Stored items:
..............................

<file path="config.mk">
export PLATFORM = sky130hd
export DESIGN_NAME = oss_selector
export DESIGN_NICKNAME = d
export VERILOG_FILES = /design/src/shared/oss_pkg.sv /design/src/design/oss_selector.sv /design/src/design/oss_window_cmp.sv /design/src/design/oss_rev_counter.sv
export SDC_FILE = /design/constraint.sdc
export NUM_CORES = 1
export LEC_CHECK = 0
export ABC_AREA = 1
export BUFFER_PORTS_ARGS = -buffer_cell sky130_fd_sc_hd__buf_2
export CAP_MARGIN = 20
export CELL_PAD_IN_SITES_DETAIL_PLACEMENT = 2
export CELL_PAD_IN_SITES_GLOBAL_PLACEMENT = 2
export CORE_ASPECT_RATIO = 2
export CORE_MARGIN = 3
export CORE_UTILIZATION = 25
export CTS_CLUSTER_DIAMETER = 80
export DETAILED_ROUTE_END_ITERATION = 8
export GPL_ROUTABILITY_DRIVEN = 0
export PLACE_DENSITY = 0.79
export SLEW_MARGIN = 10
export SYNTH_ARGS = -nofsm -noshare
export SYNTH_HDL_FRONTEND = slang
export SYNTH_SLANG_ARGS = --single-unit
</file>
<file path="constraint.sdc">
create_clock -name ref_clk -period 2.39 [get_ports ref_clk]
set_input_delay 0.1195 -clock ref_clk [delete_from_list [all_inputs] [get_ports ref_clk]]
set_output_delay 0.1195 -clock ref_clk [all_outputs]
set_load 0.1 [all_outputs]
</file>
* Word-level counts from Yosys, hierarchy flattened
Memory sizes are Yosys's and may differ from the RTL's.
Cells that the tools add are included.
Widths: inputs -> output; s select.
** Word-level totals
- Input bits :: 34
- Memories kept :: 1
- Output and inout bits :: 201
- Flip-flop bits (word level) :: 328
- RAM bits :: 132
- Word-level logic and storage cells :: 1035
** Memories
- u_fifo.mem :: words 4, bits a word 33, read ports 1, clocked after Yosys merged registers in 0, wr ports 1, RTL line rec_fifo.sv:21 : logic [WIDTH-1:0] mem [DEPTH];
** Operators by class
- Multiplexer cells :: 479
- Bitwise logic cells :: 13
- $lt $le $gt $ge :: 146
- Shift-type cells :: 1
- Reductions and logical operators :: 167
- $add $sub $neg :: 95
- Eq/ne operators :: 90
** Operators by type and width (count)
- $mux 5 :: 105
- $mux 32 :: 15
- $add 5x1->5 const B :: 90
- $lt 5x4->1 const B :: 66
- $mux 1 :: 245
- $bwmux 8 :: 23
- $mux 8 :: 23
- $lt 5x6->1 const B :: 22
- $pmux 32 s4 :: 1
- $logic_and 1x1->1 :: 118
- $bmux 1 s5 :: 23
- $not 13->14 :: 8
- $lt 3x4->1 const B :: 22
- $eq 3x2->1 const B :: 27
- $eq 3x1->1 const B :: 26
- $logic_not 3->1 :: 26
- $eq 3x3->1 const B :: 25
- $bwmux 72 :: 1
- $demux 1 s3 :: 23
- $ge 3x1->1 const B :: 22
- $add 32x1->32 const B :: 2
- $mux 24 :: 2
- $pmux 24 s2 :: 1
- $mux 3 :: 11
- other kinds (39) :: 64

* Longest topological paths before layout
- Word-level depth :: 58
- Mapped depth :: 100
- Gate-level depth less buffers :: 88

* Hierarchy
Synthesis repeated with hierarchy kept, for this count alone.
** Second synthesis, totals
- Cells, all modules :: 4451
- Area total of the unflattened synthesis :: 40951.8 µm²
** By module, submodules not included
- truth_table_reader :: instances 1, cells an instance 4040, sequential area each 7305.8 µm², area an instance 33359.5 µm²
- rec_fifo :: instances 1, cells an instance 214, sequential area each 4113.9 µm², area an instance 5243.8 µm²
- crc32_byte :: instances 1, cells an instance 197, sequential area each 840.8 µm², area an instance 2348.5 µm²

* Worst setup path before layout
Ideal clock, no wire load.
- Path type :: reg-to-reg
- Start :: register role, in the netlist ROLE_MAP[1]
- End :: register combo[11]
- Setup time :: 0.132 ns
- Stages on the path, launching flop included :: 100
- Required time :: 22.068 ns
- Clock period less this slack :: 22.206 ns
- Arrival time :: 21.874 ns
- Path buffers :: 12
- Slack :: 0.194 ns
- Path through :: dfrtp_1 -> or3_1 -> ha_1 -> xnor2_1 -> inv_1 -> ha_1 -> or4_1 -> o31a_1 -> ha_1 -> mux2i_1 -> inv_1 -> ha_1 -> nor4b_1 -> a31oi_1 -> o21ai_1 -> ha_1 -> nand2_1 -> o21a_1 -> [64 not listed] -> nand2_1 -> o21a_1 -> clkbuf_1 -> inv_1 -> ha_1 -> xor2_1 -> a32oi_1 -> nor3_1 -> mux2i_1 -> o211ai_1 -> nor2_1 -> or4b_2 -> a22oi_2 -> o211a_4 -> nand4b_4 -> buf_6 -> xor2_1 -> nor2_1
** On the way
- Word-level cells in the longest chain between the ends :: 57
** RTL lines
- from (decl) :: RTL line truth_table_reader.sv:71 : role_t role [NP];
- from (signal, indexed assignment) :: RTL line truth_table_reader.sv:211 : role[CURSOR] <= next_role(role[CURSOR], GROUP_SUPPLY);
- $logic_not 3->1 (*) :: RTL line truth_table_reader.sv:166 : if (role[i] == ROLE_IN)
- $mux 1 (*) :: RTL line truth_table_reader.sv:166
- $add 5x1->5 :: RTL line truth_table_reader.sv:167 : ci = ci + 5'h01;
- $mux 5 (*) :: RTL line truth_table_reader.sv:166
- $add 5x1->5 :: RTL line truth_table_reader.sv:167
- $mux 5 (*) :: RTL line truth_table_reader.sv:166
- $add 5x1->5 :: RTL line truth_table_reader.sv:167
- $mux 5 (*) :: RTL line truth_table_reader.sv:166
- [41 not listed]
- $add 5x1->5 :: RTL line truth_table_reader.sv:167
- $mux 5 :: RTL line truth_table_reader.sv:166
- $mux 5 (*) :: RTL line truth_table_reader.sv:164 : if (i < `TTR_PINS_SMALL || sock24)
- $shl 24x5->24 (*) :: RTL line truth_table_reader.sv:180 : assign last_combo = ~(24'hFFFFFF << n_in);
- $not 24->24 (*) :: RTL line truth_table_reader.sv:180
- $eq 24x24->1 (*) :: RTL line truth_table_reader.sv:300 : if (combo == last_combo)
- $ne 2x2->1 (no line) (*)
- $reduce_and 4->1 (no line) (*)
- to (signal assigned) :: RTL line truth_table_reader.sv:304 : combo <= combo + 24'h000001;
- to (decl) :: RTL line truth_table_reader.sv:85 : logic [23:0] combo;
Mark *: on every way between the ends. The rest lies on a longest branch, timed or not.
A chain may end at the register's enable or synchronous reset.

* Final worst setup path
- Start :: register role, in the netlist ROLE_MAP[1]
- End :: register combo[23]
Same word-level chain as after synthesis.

..............................

WORK INSTRUCTION: Where the string "totals" occurs in the data, return the whole line.

SOLVED PROBLEM:
** Word-level totals
** Second synthesis, totals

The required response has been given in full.